Work item
Copy each line below containing "synthesis".

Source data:
---*---

$ cat src/design/prv_dly.sv
`timescale 1ns / 1ps
`default_nettype none
// ----------------------------------------------------------------------------
// prv_dly
// Fixed-length shift line that keeps side data aligned with the datapath.
// ----------------------------------------------------------------------------
module prv_dly #(
  parameter int WIDTH = 8,
  parameter int DEPTH = 4
) (
  input  logic             clk,
  input  logic             rst,
  input  logic [WIDTH-1:0] din,
  output logic [WIDTH-1:0] dout
);

  logic [WIDTH-1:0] tap [DEPTH];

  // Shift one tap per cycle
  always_ff @(posedge clk) begin
    if (rst) begin
      for (int k = 0; k < DEPTH; k++) tap[k] <= '0;
    end else begin
      tap[0] <= din;
      for (int k = 1; k < DEPTH; k++) tap[k] <= tap[k-1];
    end
  end

  assign dout = tap[DEPTH-1];

endmodule
`default_nettype wire

$ cat config.mk
export PLATFORM = sky130hd
export DESIGN_NAME = prv_dly
export DESIGN_NICKNAME = d
export VERILOG_FILES = /design/src/design/prv_dly.sv
export SDC_FILE = /design/constraint.sdc
export NUM_CORES = 1
export LEC_CHECK = 0
export BUFFER_PORTS_ARGS = -buffer_cell sky130_fd_sc_hd__buf_2
export CAP_MARGIN = 20
export CORE_MARGIN = 1
export CORE_UTILIZATION = 54
export CTS_BUF_LIST = sky130_fd_sc_hd__clkbuf_4
export DETAILED_ROUTE_END_ITERATION = 10
export PLACE_DENSITY = 0.82
export SLEW_MARGIN = 25
export SYNTH_ARGS = -nofsm -noshare
export SYNTH_HDL_FRONTEND = slang
export SYNTH_SLANG_ARGS = --single-unit
export TNS_END_PERCENT = 20
$ cat constraint.sdc
create_clock -name clk -period 0.8 [get_ports clk]
set_input_delay 0.04 -clock clk [delete_from_list [all_inputs] [get_ports clk]]
set_output_delay 0.04 -clock clk [all_outputs]
set_load 0.005 [all_outputs]
Word-level counts from Yosys, hierarchy flattened

Memories as Yosys holds them, arrays and structs flattened.
Index checks and enable logic that the tools add are counted.

Add/subtract/negate cells: 0
$mul: 0
Div/mod/pow operators: 0
Order comparisons: 0
Equality and inequality tests: 0
Shift-type cells: 0
Muxes and demuxes: 7
Bitwise operators: 4
Reductions and logical operators: 0

Operators by type and width:

| cell              | count |
|---|---|
| 8-bit two-way mux | 4 |
| 1-bit bitwise OR  | 4 |
| 1-bit two-way mux | 3 |

Bits in registers: 0
Bits in latches: 0
Bits in writable memories: 32
Bits in read-only memories: 0
Input port bits: 10
Output and inout port bits: 8
Word-level logic and storage cells: 12
Memories: 1

Memories:

| name | depth | width | read ports | clocked after Yosys merged registers in | wr ports | RTL line | text |
|---|---|---|---|---|---|---|---|
| tap  | 4     | 8     | 4          | 0                                       | 4        | 17       | `logic [WIDTH-1:0] tap [DEPTH];` |

Longest topological paths before layout

Gate-level depths: netlist of run 1.

Depth after elaboration: 3
Mapped depth: 2
Depth with buffers taken out: 1

Least setup slack after synthesis of run 1

No wires, ideal clock.

Kind: reg-to-reg
From: memory tap[0][0]
To: memory tap[1][0]
Setup time: 0.114 ns
Arrival: 0.376 ns
Required time: 0.686 ns
Slack: 0.310 ns
Stages on the path, launching flop included: 2
Path through: dfxtp_1 nor2b_1

RTL lines:

| item            | RTL line |
|---|---|
| start, declared | 17 |

==> impl_metrics.json, run 1 <==
{
  "cp-end-kind": "primary output",
  "drive_above_1_share_pct": 25.8,
  "grt_pass1_vias": 473,
  "place_inst": 98,
  "critPathKind": "reg -> out",
  "finalHoldWorstSlack_ns": 0.0927,
  "synthCells": 67,
  "power_density_nw_per_um2": 2370,
  "relSlewSlack_pct": 91.6,
  "worst_pin_slew_ns": 0.125,
  "grt_antenna_before_repair": 0,
  "max_freq_mhz": 1310,
  "slew_viol_final": 0,
  "clock_latency_ns": 0.31,
  "yosysTopAreaCell": "dfxtp_1",
  "skew_ns": 0.00303,
  "ys_seq_area_share_pct": 74.2,
  "hold_path_class": "in -> reg",
  "yosys.area.top_type_share_pct": 74.2,
  "cts_buffers": 5,
  "largest_reg_flops": 32,
  "ios": 18,
  "gp_congestion": 0.576,
  "leakagePower_nw": 0.487,
  "track_usage_pct": 13.8,
  "cp_cell_sequence": "buf_2",
  "vdd_drop_max_mv": 1.52,
  "rsz0062_at_grt": "true",
  "syn_to_final_growth_pct": 27.0,
  "htreeDepth": 2,
  "maxCapViolCount": 0,
  "yosys_register_bits": 32,
  "final_hold_viol_count": 0,
  "cp_max_fo": 1,
  "slowest_delay_ns": 0.30,
  "core-area_um2": 1510,
  "clock-root-buffer": "clkbuf_4",
  "die_h_um": 42.0,
  "std_cell_rows": 14,
  "portBuffers": 17,
  "path_clk_slew_ns": 0.08,
  "wire_per_inst_um": 8.83,
  "total_power_mw": 2.60,
  "drtPass1Iterations": 3,
  "finalCriticalPeriod_ns": 0.764,
  "overflow": 0,
  "synth_area_leaders": "dfxtp_1 (74%), nor2b_1 (23%), buf_4 (2.6%)",
  "top_regs": "tap: 32 flops",
  "arrival_ns": 0.72,
  "setup_violations": 0,
  "first_iter_violations": 4,
  "path_delay_family": "flip-flops",
  "syn_area_um2": 863,
  "grt_pass1_wl_mm": 1.66,
  "drtAntennaViolNets": 0,
  "cpMaxStageDelayCell": "dfxtp_1",
  "avgViaCountPerCell": 4.34,
  "top_register": "tap",
  "post-route-util_pct": 72.8,
  "crit_required_ns": 0.76,
  "fin_crit_sh_pct": 95.5,
  "critPathBufInv": 1,
  "die_width_um": 42.0,
  "drc": 0,
  "stdcell_count": 113,
  "post_cts_buffers": 0,
  "diodes": 0,
  "grt_max_degree": 33,
  "cts.sinks": 32,
  "final_cell_mix": "nor2b_1 (32), dfxtp_1 (32), buf_2 (17)",
  "syn_avg_cell_area_um2": 12.9,
  "clockBufferDepth": 2,
  "cts_tree": "yes",
  "critPathLaunchType": "flip-flop",
  "setup-tns-final_ns": 0,
  "initial_core_util_pct": 57.3,
  "wirelength_um": 998,
  "ys_warn_count": 0,
  "yosysUniqueCellTypes": 3,
  "postSynthNetCount": 77,
  "fin_nets": 107,
  "vias": 490,
  "die_area_um2": 1760,
  "status": "finished, final reports clean"
}
[report_power, final]
part / leakage, nW / internal, mW / switching, mW
Clock: 0.0315 / 0.357 / 0.459
Combinational: 0.193 / 0.0838 / 0.0451
Sequential: 0.262 / 1.65 / 0.00923
[per-layer routing]
metal / wire length [µm] / vias up / GRT usage (%)
met5: 0 / - / 0
met4: 18 / 0 / 7.74
met3: 72 / 3 / 7.76
met2: 526 / 20 / 26.3
met1: 380 / 209 / 10.1
li1: - / 258 / -
[synthesized netlist by cell type, drive strengths merged]
library cell	n
dfxtp	32
nor2b	32
buf	3
[kinds of logic (layout without fill, tap and decap cells)]
kind of cell           after synthesis  in the layout  share of synthesized area (%)
buffers and inverters                3             33                           2.61
and+or+nand+nor                     32             32                           23.2
DFF                                 32             32                           74.2
[cell type report]
type,instances,area [µm²]
clock buffers,6,45.0
clock inverters,1,5.00
well taps,16,20.0
repair buffers,26,185
fillers,113,410
multi-input cells,32,200
flip-flops and latches,32,641
[metrics by stage]
stage | setup slack [ns] | cell area [µm²]
after floorplan | 0.310 | 863
after global placement | 0.301 | 966
after detailed placement | 0.253 | 966
after CTS | 0.0134 | 1100
after global routing | -0.00944 | 1100
final | 0.0357 | 1100
[final timing paths]
check             startpoint        end  slack, ns  depth (start not counted)
setup reg to reg   tap[1][2]  tap[2][2]       0.27                          1
hold / removal           rst  tap[2][5]       0.09                          3
setup / recovery   tap[3][6]    dout[6]       0.04                          1
hold reg to reg    tap[2][1]  tap[3][1]       0.44                          1
[repair_timing]
action,in CTS,in global routing
hold buffers,8,0
hold endpoints to repair,8,0
setup endpoints to repair,0,5
gates resized for setup,0,0
Power figures use the tool's default switching activity.
==> run 2, diff against run 1 <==
--- a/config.mk
+++ b/config.mk
@@ -7,11 +7,13 @@
 export LEC_CHECK = 0
 export BUFFER_PORTS_ARGS = -buffer_cell sky130_fd_sc_hd__buf_2
 export CAP_MARGIN = 20
+export CORE_ASPECT_RATIO = 0.5
 export CORE_MARGIN = 1
-export CORE_UTILIZATION = 54
+export CORE_UTILIZATION = 31
 export CTS_BUF_LIST = sky130_fd_sc_hd__clkbuf_4
 export DETAILED_ROUTE_END_ITERATION = 10
-export PLACE_DENSITY = 0.82
+export PLACE_DENSITY = 0.53
+export RECOVER_POWER = 50
 export SLEW_MARGIN = 25
 export SYNTH_ARGS = -nofsm -noshare
 export SYNTH_HDL_FRONTEND = slang
==> constraint.sdc (replaced) <==
create_clock -name clk -period 0.84 [get_ports clk]
set_input_delay 0.042 -clock clk [delete_from_list [all_inputs] [get_ports clk]]
set_output_delay 0.042 -clock clk [all_outputs]
set_load 0.005 [all_outputs]
==> impl_metrics.json, run 2 (synthesis gave the netlist of run 1 again) <==
{
  "setup-tns-final_ns": 0,
  "cts_tree": "yes",
  "finalCriticalPeriod_ns": 0.775,
  "power_density_nw_per_um2": 2200,
  "top_register": "tap",
  "dp_slack_ns": 0.325,
  "grt_antenna_before_repair": 0,
  "arrival_ns": 0.73,
  "die_area_um2": 3010,
  "critPathBufInv": 1,
  "cpMaxStageDelayCell": "dfxtp_1",
  "rsz0062_at_grt": "false",
  "avgViaCountPerCell": 3.50,
  "critPathLaunchType": "flip-flop",
  "crit_required_ns": 0.80,
  "leakagePower_nw": 0.487,
  "core-area_um2": 2620,
  "setup_slack_ns": 0.0648,
  "slowest_delay_ns": 0.31,
  "vdd_drop_max_mv": 0.491,
  "cp-end-kind": "primary output",
  "relSlewSlack_pct": 91.6,
  "stdcell_count": 134,
  "grt_max_degree": 33,
  "top_regs": "tap: 32 flops",
  "reg2reg_from": "tap[1][7]",
  "setup_violations": 0,
  "max_freq_mhz": 1290,
  "final_hold_viol_count": 0,
  "clock-root-buffer": "clkbuf_4",
  "initial_core_util_pct": 33.0,
  "clockBufferDepth": 2,
  "grt_pass1_wl_mm": 1.55,
  "drtPass1Iterations": 6,
  "syn_to_final_growth_pct": 30.0,
  "cts_resized": 0,
  "final_cell_area_um2": 1120,
  "overflow": 0,
  "final_cell_mix": "nor2b_1 (32), dfxtp_1 (32), buf_2 (17)",
  "htreeDepth": 2,
  "crit_path_start": "tap[3][4]",
  "largest_reg_flops": 32,
  "status": "finished, violations left",
  "gp_congestion": 0.547,
  "worst_pin_slew_ns": 0.125,
  "track_usage_pct": 7.73,
  "wire_per_inst_um": 7.49,
  "std_cell_rows": 13,
  "path_clk_slew_ns": 0.09,
  "fin_nets": 107,
  "die_h_um": 39.3,
  "cts.sinks": 32,
  "path_delay_family": "flip-flops",
  "vias": 469,
  "ios": 18,
  "skew_ns": 0.00559,
  "place_inst": 119,
  "hold_path.startpoint": "rst",
  "fin_crit_sh_pct": 92.3,
  "wirelength_mm": 1.00,
  "cp_cell_sequence": "buf_2",
  "first_iter_violations": 17,
  "critPathKind": "reg -> out",
  "portBuffers": 17,
  "hold_path_class": "in -> reg",
  "violations": "DRC",
  "die_width_um": 76.6,
  "drive_above_1_share_pct": 25.8,
  "slew_viol_final": 0,
  "maxCapViolCount": 0,
  "cp_max_fo": 1,
  "drtAntennaViolNets": 0,
  "clock_latency_ns": 0.31,
  "drc": 2,
  "grt_pass1_vias": 410,
  "diodes": 0,
  "cts_buffers": 5,
  "dpl_cell_area_um2": 992
}
[run 2: power breakdown]
group	switching, mW	internal [mW]	total, mW
Sequential	0.00916	1.57	1.58
Clock	0.431	0.340	0.771
Combinational	0.0419	0.0797	0.122
Total	0.482	1.99	2.47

---*---

Task answer
Least setup slack after synthesis of run 1
kind of cell           after synthesis  in the layout  share of synthesized area (%)
==> impl_metrics.json, run 2 (synthesis gave the netlist of run 1 again) <==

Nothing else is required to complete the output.